In the research, scholars have found that the study of networks with isolated nodes could measure the impact of isolated nodes on network function. It is mainly measured through node shrinkage. Coherence could be used as a measure of network functionality. Cohesiveness is defined as:

$$\mathit{\partial }(G)=\frac{1}{n·L}=\frac{1}{\frac{n}{n(n-1)}·\underset{\mathit{i}\ne \mathit{j}}{{\displaystyle \Sigma }}{l}_{i,j}}=\frac{n-1}{\underset{\mathit{i}\ne \mathit{j}}{{\displaystyle \Sigma }}{l}_{i,j}}$$

(6)

The concept of resilience was introduced by Cozzens et al. [37]. G(V,E) consists of $\mathrm{I}=\mathsf{\omega }\left(\mathrm{G}\right)$ linked sub-graphs, denoted, respectively, as $\mathrm{G}1\left(\mathrm{V}1,\mathrm{E}1\right)$, $\mathrm{G}2\left(\mathrm{V}2,\mathrm{E}2\right)$… $\mathrm{G}\mathrm{t}\left(\mathrm{V}\mathrm{t},\mathrm{E}\mathrm{t}\right)$. $\mathsf{\gamma }\left(\mathrm{G}\right)$ means the order of the largest connected branch, i.e., $\mathsf{\gamma }\left(\mathrm{G}\right)=\left|\max \left(\mathrm{V}1,\mathrm{V}2,\dots ,\mathrm{Vt}\right)\right|$. Network failures could be described in triples.

$${\displaystyle V\left(G\right)=\{S,\mathsf{\omega }(G-S),\mathsf{\gamma }(G-S\left)\right\}}$$

(7)

S is the set of network failure nodes or the set of edge failures.

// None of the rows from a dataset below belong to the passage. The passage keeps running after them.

**config.mk**
```make
export PLATFORM = sky130hd
export DESIGN_NAME = cicf_top
export DESIGN_NICKNAME = d
export VERILOG_FILES = /design/src/logic/cicf_pkg.sv /design/src/logic/cicf_match.sv /design/src/logic/cicf_ts_timer.sv /design/src/logic/cicf_top.sv
export SDC_FILE = /design/constraint.sdc
export NUM_CORES = 1
export LEC_CHECK = 0
export BUFFER_PORTS_ARGS = -buffer_cell sky130_fd_sc_hd__buf_2
export CAP_MARGIN = 20
export CORE_MARGIN = 2
export CORE_UTILIZATION = 50
export CTS_CLUSTER_DIAMETER = 200
export DETAILED_ROUTE_END_ITERATION = 8
export GPL_TIMING_DRIVEN = 1
export HOLD_SLACK_MARGIN = 0.08
export PLACE_DENSITY = 0.75
export REMOVE_ABC_BUFFERS = 1
export SYNTH_ARGS = -nofsm -noshare
export SYNTH_HDL_FRONTEND = slang
export SYNTH_SLANG_ARGS = --single-unit
```
**constraint.sdc**
```tcl
create_clock -name clk_i -period 7.8 [get_ports clk_i]
set_clock_uncertainty 0.2 [all_clocks]
set_input_delay 0.78 -clock clk_i [delete_from_list [all_inputs] [get_ports clk_i]]
set_output_delay 0.78 -clock clk_i [all_outputs]
set_load 0.005 [all_outputs]
```
**src/logic/cicf_pkg.sv**
```systemverilog
// Purpose: Shared constants and types for the interface configuration and filter block.
// Assumes: One 10 MHz system clock, synchronous active-high reset.
// Notes: Bit-timing table values are plain defaults, to be tuned per oscillator.
`default_nettype none
package cicf_pkg;

    // ==========================================================
    // Clock and time
    localparam int CLK_PERIOD_NS = 100;
    localparam int SECOND_NS = 1_000_000_000;
    localparam int SEC_CYCLES = SECOND_NS / CLK_PERIOD_NS;
    localparam int PRE_W = 24;
    localparam int TS_W = 32;

    // ==========================================================
    // Frame and filter geometry
    localparam int STD_ID_W = 11;
    localparam int EXT_ID_W = 29;
    localparam int FLT_W = 28;
    localparam int HALF_W = 14;
    localparam int BYTE_W = 8;
    localparam logic [FLT_W-1:0] MASK_RST = 28'hFFFFFFF;
    localparam logic [FLT_W-1:0] CMP_RST = 28'h0000000;

    // ==========================================================
    // Rate word decoding
    localparam logic [15:0] ADV_TAG = 16'h8000;
    localparam int ADV_TAG_LSB = 16;
    localparam int BIT_TIMING_REG_ONE_LSB = 8;
    localparam logic [BYTE_W-1:0] BIT_TIMING_REG_ONE_BASIC = 8'h1C;
    localparam logic [31:0] RATE_DEFAULT = 32'h0007A120;
    localparam logic [BYTE_W-1:0] BIT_TIMING_REG_ZERO_DEFAULT = 8'h00;

    typedef enum logic [1:0] {
        CICF_SINGLE_STD,
        CICF_SINGLE_EXT,
        CICF_DUAL_STD,
        CICF_DUAL_EXT
    } cicf_fmode_e;

    // Host-side settings, latched as one word
    typedef struct packed {
        logic route_backplane;
        logic rate_10mhz;
        logic ts_relative;
        logic [31:0] rate_word;
        logic listen_only;
        logic self_rx;
        cicf_fmode_e fmode;
        logic [FLT_W-1:0] mask;
        logic [FLT_W-1:0] cmp;
    } cicf_cfg_s;

    // One received or transmitted frame
    typedef struct packed {
        logic ext;
        logic rtr;
        logic [EXT_ID_W-1:0] id;
        logic [BYTE_W-1:0] data0;
        logic [BYTE_W-1:0] data1;
    } cicf_frame_s;

endpackage
`default_nettype wire

```
**src/logic/cicf_match.sv**
```systemverilog
// Purpose: One mask/comparator acceptance check.
// Assumes: Mask bit set means the bit is ignored.
// Notes: Pure combinational; used once per filter half.
`timescale 1ns/1ps
`default_nettype none
module cicf_match
#(
    parameter int W = 14
)
(
    input wire logic [W-1:0] value_i,
    input wire logic [W-1:0] cmp_i,
    input wire logic [W-1:0] mask_i,
    output logic match_o
);

    // ==========================================================
    // Compare
    // Every bit either masked off or equal to the comparator
    assign match_o = &(mask_i | ~(value_i ^ cmp_i));

endmodule // cicf_match
`default_nettype wire

```
**src/logic/cicf_ts_timer.sv**
```systemverilog
// Purpose: Shared seconds timer behind both ports' timestamps.
// Assumes: SEC_CYCLES clock cycles make one second.
// Notes: Clear restarts prescaler and seconds together.
`timescale 1ns/1ps
`default_nettype none
module cicf_ts_timer
#(
    parameter int SEC_CYCLES = cicf_pkg::SEC_CYCLES
)
(
    input wire logic clk_i,
    input wire logic reset_i,
    input wire logic clear_i,
    output logic [cicf_pkg::TS_W-1:0] seconds_o
);

    logic [cicf_pkg::PRE_W-1:0] pre;

    // ==========================================================
    // Prescaler and seconds count
    always_ff @(posedge clk_i)
    begin
        if (reset_i || clear_i)
        begin
            pre <= '0;
            seconds_o <= '0;
        end
        else if (pre == cicf_pkg::PRE_W'(SEC_CYCLES - 1))
        begin
            pre <= '0;
            seconds_o <= seconds_o + 1'b1; // Wraps after 2^32 s, far beyond use
        end
        else
        begin
            pre <= pre + 1'b1;
        end
    end

endmodule // cicf_ts_timer
`default_nettype wire

```
**src/logic/cicf_top.sv**
```systemverilog
// Purpose: Configuration latch, bit timing decode, timestamping and acceptance filter of one port.
// Assumes: Frame core on the same clock reports received and sent frames as one-cycle pulses.
// Notes: Settings are only taken while the port is stopped.
`timescale 1ns/1ps
`default_nettype none
module cicf_top
#(
    parameter int SEC_CYCLES = cicf_pkg::SEC_CYCLES
)
(
    input wire logic clk_i,
    input wire logic reset_i,
    // Host control
    input wire logic start_i,
    input wire logic stop_i,
    input wire logic cfg_load_i,
    input wire cicf_pkg::cicf_cfg_s cfg_i,
    input wire logic [cicf_pkg::TS_W-1:0] epoch_base_i,
    output logic running_o,
    output logic cfg_refused_o,
    output cicf_pkg::cicf_cfg_s cfg_o,
    // Timebase and bit timing
    output logic timebase_10mhz_o,
    output logic [cicf_pkg::BYTE_W-1:0] bit_timing_reg_zero_o,
    output logic [cicf_pkg::BYTE_W-1:0] bit_timing_reg_one_o,
    // Shared timer with the other port
    input wire logic peer_ts_reset_i,
    output logic ts_reset_o,
    output logic [cicf_pkg::TS_W-1:0] timestamp_o,
    // Transmit side
    input wire logic tx_req_i,
    output logic tx_start_o,
    output logic tx_reject_o,
    output logic ack_enable_o,
    input wire logic tx_done_i,
    input wire cicf_pkg::cicf_frame_s tx_frame_i,
    // Error state
    input wire logic core_err_passive_i,
    output logic err_passive_o,
    output logic err_passive_warn_o,
    // Receive side
    input wire logic rx_valid_i,
    input wire cicf_pkg::cicf_frame_s rx_frame_i,
    output logic rx_valid_o,
    output cicf_pkg::cicf_frame_s rx_frame_o,
    output logic rx_self_o,
    output logic [cicf_pkg::TS_W-1:0] rx_ts_o
);

    logic running;
    cicf_pkg::cicf_cfg_s cfg;
    logic [cicf_pkg::BYTE_W-1:0] bit_timing_reg_zero;
    logic [cicf_pkg::BYTE_W-1:0] bit_timing_reg_one;
    logic rate_ok;
    logic [cicf_pkg::BYTE_W-1:0] next_bit_timing_reg_zero;
    logic [cicf_pkg::BYTE_W-1:0] next_bit_timing_reg_one;
    logic load_ok;
    logic fmt_change;
    logic timer_clear;
    logic [cicf_pkg::TS_W-1:0] seconds;
    logic [cicf_pkg::TS_W-1:0] start_mark;
    logic echo_pend;
    cicf_pkg::cicf_frame_s echo_frame;
    logic cand_valid;
    logic cand_self;
    cicf_pkg::cicf_frame_s cand;
    logic [cicf_pkg::HALF_W-1:0] vec_a;
    logic [cicf_pkg::HALF_W-1:0] vec_b;
    logic type_ok;
    logic match_a;
    logic match_b;
    logic accept;

    // ==========================================================
    // Run state
    always_ff @(posedge clk_i)
    begin
        if (reset_i)
        begin
            running <= 1'b0;
        end
        else if (stop_i)
        begin
            running <= 1'b0;
        end
        else if (start_i)
        begin
            running <= 1'b1; // Host must have set the timebase by now
        end
    end

    assign running_o = running;

    // ==========================================================
    // Rate word decoding
    // Basic rates use a table for the default timebase; a mismatch refuses the load
    always_comb
    begin
        rate_ok = 1'b1;
        next_bit_timing_reg_one = cicf_pkg::BIT_TIMING_REG_ONE_BASIC;
        next_bit_timing_reg_zero = cicf_pkg::BIT_TIMING_REG_ZERO_DEFAULT;
        if (cfg_i.rate_word[31:cicf_pkg::ADV_TAG_LSB] == cicf_pkg::ADV_TAG)
        begin
            next_bit_timing_reg_zero = cfg_i.rate_word[cicf_pkg::BYTE_W-1:0];
            next_bit_timing_reg_one = cfg_i.rate_word[cicf_pkg::BIT_TIMING_REG_ONE_LSB +: cicf_pkg::BYTE_W];
        end
        else
        begin
            case (cfg_i.rate_word)
                32'h00008235: next_bit_timing_reg_zero = 8'h3B; // 33333 bit/s
                32'h00014585: next_bit_timing_reg_zero = 8'h17; // 83333 bit/s
                32'h000186A0: next_bit_timing_reg_zero = 8'h13; // 100000 bit/s
                32'h0001E848: next_bit_timing_reg_zero = 8'h0F; // 125000 bit/s
                32'h00030D40: next_bit_timing_reg_zero = 8'h09; // 200000 bit/s
                32'h0003D090: next_bit_timing_reg_zero = 8'h07; // 250000 bit/s
                32'h00061A80: next_bit_timing_reg_zero = 8'h04; // 400000 bit/s
                32'h0007A120: next_bit_timing_reg_zero = 8'h03; // 500000 bit/s
                32'h000C3500: next_bit_timing_reg_zero = 8'h02; // 800000 bit/s
                32'h000F4240: next_bit_timing_reg_zero = 8'h01; // 1000000 bit/s
                default: rate_ok = 1'b0;
            endcase
        end
    end

    // ==========================================================
    // Settings latch
    // Changes during traffic would corrupt frames on the wire, so they are refused
    assign load_ok = cfg_load_i && !running && rate_ok;
    assign fmt_change = load_ok && (cfg_i.ts_relative != cfg.ts_relative);

    always_ff @(posedge clk_i)
    begin
        if (reset_i)
        begin
            cfg.route_backplane <= 1'b0;
            cfg.rate_10mhz <= 1'b0; // 20 MHz after reset
            cfg.ts_relative <= 1'b0; // Absolute format
            cfg.rate_word <= cicf_pkg::RATE_DEFAULT;
            cfg.listen_only <= 1'b0;
            cfg.self_rx <= 1'b0;
            cfg.fmode <= cicf_pkg::CICF_SINGLE_STD;
            cfg.mask <= cicf_pkg::MASK_RST;
            cfg.cmp <= cicf_pkg::CMP_RST;
            bit_timing_reg_zero <= cicf_pkg::BIT_TIMING_REG_ZERO_DEFAULT;
            bit_timing_reg_one <= cicf_pkg::BIT_TIMING_REG_ONE_BASIC;
        end
        else if (load_ok)
        begin
            cfg <= cfg_i;
            bit_timing_reg_zero <= next_bit_timing_reg_zero;
            bit_timing_reg_one <= next_bit_timing_reg_one;
        end
    end

    // Refusal is a registered pulse one cycle after the load strobe
    always_ff @(posedge clk_i)
    begin
        if (reset_i)
        begin
            cfg_refused_o <= 1'b0;
        end
        else
        begin
            cfg_refused_o <= cfg_load_i && !load_ok;
        end
    end

    assign cfg_o = cfg;
    assign bit_timing_reg_zero_o = bit_timing_reg_zero;
    assign bit_timing_reg_one_o = bit_timing_reg_one;

    // ==========================================================
    // Timebase selection
    // Routing the backplane reference wins over the stored rate
    assign timebase_10mhz_o = cfg.rate_10mhz || cfg.route_backplane;

    // ==========================================================
    // Shared timestamp timer
    // Either port changing format clears the one timer they share
    assign timer_clear = fmt_change || peer_ts_reset_i;

    always_ff @(posedge clk_i)
    begin
        if (reset_i)
        begin
            ts_reset_o <= 1'b0;
        end
        else
        begin
            ts_reset_o <= fmt_change; // Tells the other port its timestamps restarted
        end
    end

    cicf_ts_timer
    #(
        .SEC_CYCLES(SEC_CYCLES)
    )
    u_timer
    (
        .clk_i(clk_i),
        .reset_i(reset_i),
        .clear_i(timer_clear),
        .seconds_o(seconds)
    );

    // Start mark; a clear while running also restarts the relative origin
    always_ff @(posedge clk_i)
    begin
        if (reset_i || timer_clear)
        begin
            start_mark <= '0;
        end
        else if (start_i && !running && !stop_i)
        begin
            start_mark <= seconds;
        end
    end

    // Timestamp in the chosen format
    always_ff @(posedge clk_i)
    begin
        if (reset_i)
        begin
            timestamp_o <= '0;
        end
        else if (cfg.ts_relative)
        begin
            timestamp_o <= seconds - start_mark;
        end
        else
        begin
            timestamp_o <= epoch_base_i + seconds;
        end
    end

    // ==========================================================
    // Transmit gating and error state
    assign tx_start_o = tx_req_i && running && !cfg.listen_only;
    assign ack_enable_o = running && !cfg.listen_only;
    assign err_passive_o = cfg.listen_only || core_err_passive_i;
    assign err_passive_warn_o = core_err_passive_i && !cfg.listen_only;

    // Rejection pulse for requests made in listen-only mode
    always_ff @(posedge clk_i)
    begin
        if (reset_i)
        begin
            tx_reject_o <= 1'b0;
        end
        else
        begin
            tx_reject_o <= tx_req_i && cfg.listen_only;
        end
    end

    // ==========================================================
    // Self reception echo
    // A bus frame has priority; the echo waits until a cycle with no bus frame, holding a single frame.
    // Success relies on a remote acknowledge, so tx_done_i only fires then
    always_ff @(posedge clk_i)
    begin
        if (reset_i)
        begin
            echo_pend <= 1'b0;
            echo_frame <= '0;
        end
        else if (tx_done_i && cfg.self_rx)
        begin
            echo_pend <= 1'b1;
            echo_frame <= tx_frame_i;
        end
        else if (!rx_valid_i)
        begin
            echo_pend <= 1'b0;
        end
    end

    assign cand_valid = rx_valid_i || echo_pend;
    assign cand_self = !rx_valid_i && echo_pend;
    assign cand = rx_valid_i ? rx_frame_i : echo_frame; // Echo is filtered like any frame

    // ==========================================================
    // Acceptance filter
    // Mode sets the bit map; frames of the other format are dropped
    always_comb
    begin
        vec_a = '0;
        vec_b = '0;
        type_ok = 1'b0;
        case (cfg.fmode)
            cicf_pkg::CICF_SINGLE_STD:
            begin
                type_ok = !cand.ext;
                {vec_a, vec_b} = {cand.id[cicf_pkg::STD_ID_W-1:0], cand.rtr, cand.data0, cand.data1};
            end
            cicf_pkg::CICF_SINGLE_EXT:
            begin
                type_ok = cand.ext;
                {vec_a, vec_b} = {cand.id[cicf_pkg::EXT_ID_W-1 -: cicf_pkg::FLT_W-1], cand.rtr};
            end
            cicf_pkg::CICF_DUAL_STD:
            begin
                type_ok = !cand.ext;
                vec_a = {cand.id[cicf_pkg::STD_ID_W-1:0], cand.rtr,
                         cand.data0[cicf_pkg::BYTE_W-1 -: cicf_pkg::HALF_W-cicf_pkg::STD_ID_W-1]};
                vec_b = vec_a;
            end
            default:
            begin
                type_ok = cand.ext;
                vec_a = cand.id[cicf_pkg::EXT_ID_W-1 -: cicf_pkg::HALF_W];
                vec_b = vec_a;
            end
        endcase
    end

    // Two halves of the mask and comparator, one check each
    cicf_match
    #(
        .W(cicf_pkg::HALF_W)
    )
    u_match_a
    (
        .value_i(vec_a),
        .cmp_i(cfg.cmp[cicf_pkg::FLT_W-1 -: cicf_pkg::HALF_W]),
        .mask_i(cfg.mask[cicf_pkg::FLT_W-1 -: cicf_pkg::HALF_W]),
        .match_o(match_a)
    );

    cicf_match
    #(
        .W(cicf_pkg::HALF_W)
    )
    u_match_b
    (
        .value_i(vec_b),
        .cmp_i(cfg.cmp[cicf_pkg::HALF_W-1:0]),
        .mask_i(cfg.mask[cicf_pkg::HALF_W-1:0]),
        .match_o(match_b)
    );

    // Single modes need both halves, dual modes either filter
    always_comb
    begin
        if (cfg.fmode == cicf_pkg::CICF_DUAL_STD || cfg.fmode == cicf_pkg::CICF_DUAL_EXT)
        begin
            accept = type_ok && (match_a || match_b);
        end
        else
        begin
            accept = type_ok && match_a && match_b;
        end
    end

    // ==========================================================
    // Receive delivery
    // Nothing rejected ever leaves here, so no consumer can see it
    always_ff @(posedge clk_i)
    begin
        if (reset_i)
        begin
            rx_valid_o <= 1'b0;
            rx_self_o <= 1'b0;
            rx_frame_o <= '0;
            rx_ts_o <= '0;
        end
        else
        begin
            rx_valid_o <= cand_valid && accept && running;
            if (cand_valid && accept && running)
            begin
                rx_self_o <= cand_self;
                rx_frame_o <= cand;
                rx_ts_o <= timestamp_o;
            end
        end
    end

endmodule // cicf_top
`default_nettype wire

```
==> qor.txt <==
result of the run: finished, final reports clean
clock network latency to the later pin of the worst-skew pair: 540 ps
Root Buffer: clkbuf_16
number of hold buffers added after CTS: 0
share of the synthesized area in compound gates (AO/OA/AOI/OAI): 15.9%
Arrival @ worst endpoint: 4860 ps
most common cell after layout, fill and taps aside: buf_2
Synth Register Bits: 364
hold path cells: 2
overall die width: 193 um
clk slew on worst S/H paths: 60 ps
pin count of the biggest net entering global routing: 81
CORE AREA: 0.0354 mm2
most used flip-flop cell after synthesis: dfxtp_1
area added between synthesis and finish: 21.7%
cell at the slowest stage of the critical path: and4_4
effective utilization at floorplan: 50.6%
worst reg2reg endpoint: rx_frame_o[4]
detailed placement HPWL: 43.7 mm
HP Start: rx_self_o
buffers inserted by post-CTS timing repair: 0
CP Class: input port to flop
Worst Tran Pin Value: 1130 ps
register area share after synthesis: 40.7%
fraction of registers with async set or reset after synthesis: 0%
worst setup slack for register-to-register paths: 3340 ps
number of H-tree levels: 2
Boundary Pins: 464
post-synthesis instance area: 0.0179 mm2
fill cell total of the finished layout: 3120
max-slew violation count: 0
Synth Area per Inst: 8.36 um2
TritonRoute pass-1 iters: 5
Netlist cell types: 74
share of the synthesized netlist area taken by xor and xnor gates: 5.72%
post-detailed-routing wire length: 60.9 mm
die area: 0.0374 mm2
final hold vios: 0
TritonCTS sink count: 364
maximum clock frequency: 217 MHz
y dimension of the die: 193 um
# nets final: 2797
normalized max-slew margin: 24.9%
wire length of the first global-routing pass: 93.8 mm
highest net fanout along the worst path: 80
Critical Path Max Stage Delay: 1030 ps
arithmetic-cell share of the synthesized area counting full adders, half adders and majority gates: 2.49%
maximum VDD drop: 0.000160 V
storage element area: 0.00729 mm2
antenna violations before repair: 13
multiplexer fraction of the synthesized cell area: 6.73%
number of gates resized after CTS: 0
post-detailed-route wirelength per cell: 20.1 um
critical path capture point type: flop
TritonCTS Buffers: 40
Req. time, crit path: 8050 ps
synthesis warning total: 0
Max Buffers Root-to-Sink: 3
Final ANT Viol Nets: 0
number of standard cells in the final layout excluding fillers: 3035
Row Count: 69
chain of cells forming the critical path: buf_4 -> mux2i_1 -> xor2_1 -> o22ai_1 -> or4_1 -> a211oi_2 -> and4_4 -> nor3_1 -> a211oi_2
remaining routing DRC violations: 0
overall fraction of global-route tracks in use: 31.1%
post-layout minimum cycle time: 4620 ps
Post-Syn Instances: 2144
number of DRC markers after the initial detailed-route iteration: 1232
RR Startpoint: cfg_o[56]
total power density per cell area: 193 mW/mm2
area share of and/or/nand/nor cells after synthesis: 24.2%
Setup Total Neg Slack: 0 ps
area used by multi-input combinational logic: 0.00991 mm2
via count of the routed design: 17.6k
final std cell area, no fill: 0.0218 mm2
final worst-path cycle share: 59.2%
unrepaired setup endpoints after global routing: false
via count of the first global-routing pass: 16.9k
clock tree from TritonCTS: done
Endpoint, Worst Hold: rx_self_o
HP Class: flop to flop
cell with the most instances on the worst path: a211oi_2
startpoint type of the worst setup path: input port
number of cells on the worst reg-to-reg path: 9
placed cell area: 0.0203 mm2
final setup violating endpoints: 0
Lkg Pwr: 0.00908 uW
DP Cell Count: 2947
commonest non-fill, non-tap cells in the layout: buf_2, nand2_1, dfxtp_1, a21oi_1, nor2_1
quantity of I/O buffers inserted on ports: 463
gr ovfl total: 0
Post-synth EDFFs: 0
dominant combinational cell family by area after synthesis: simple AND/OR/NAND/NOR gates
MaxCap Viol Count: 0
fraction of final layout cells sized beyond drive strength 1: 25.5%
DR vias/cell: 5.79
GP Congestion: 0.959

It reflects the network failure mode; $\mathsf{\omega }(\mathrm{G}-\mathrm{S})$ is the number of remaining network connected branches. $\mathsf{\gamma }\left(\mathrm{G}-\mathrm{S}\right)$ is the number of nodes or edges of the maximum connected branch. These two indicators could reflect the disruption of the network.

Resilience is defined as:

$$\mathrm{T}\left(\mathrm{G}\right)=\min \left\{\frac{\left|\mathrm{s}\right|+\mathsf{\gamma }\left(\mathrm{G}-\mathrm{S}\right)}{\mathsf{\omega }\left(\mathrm{G}-\mathrm{S}\right)}\right\}$$

(8)

Resilience is a measure that takes into account both the damage to the network and the state of the remaining parts of the network. It is the ideal parameter for network vulnerability.

4. Simulation

4.1. A Brief Introduction to Panjin

Panjin covers a total area of 4102.9 square kilometers. It is under the jurisdiction of one county and three districts. The city’s resident population is 1.44 million. In 2020, the city generated a total of about 690,000 tons of waste, including six types of waste such as domestic waste and municipal sludge. The city’s household waste harmless treatment rate reaches 100%. Panjin has a flat topography with many water resources and no mountains. The city’s urban and rural transportation conditions are convenient. Among them, 323 villages are fully covered by tarred roads. It has good conditions to carry out urban–rural integrated sanitation in terms of city scale, traffic conditions and classification basis.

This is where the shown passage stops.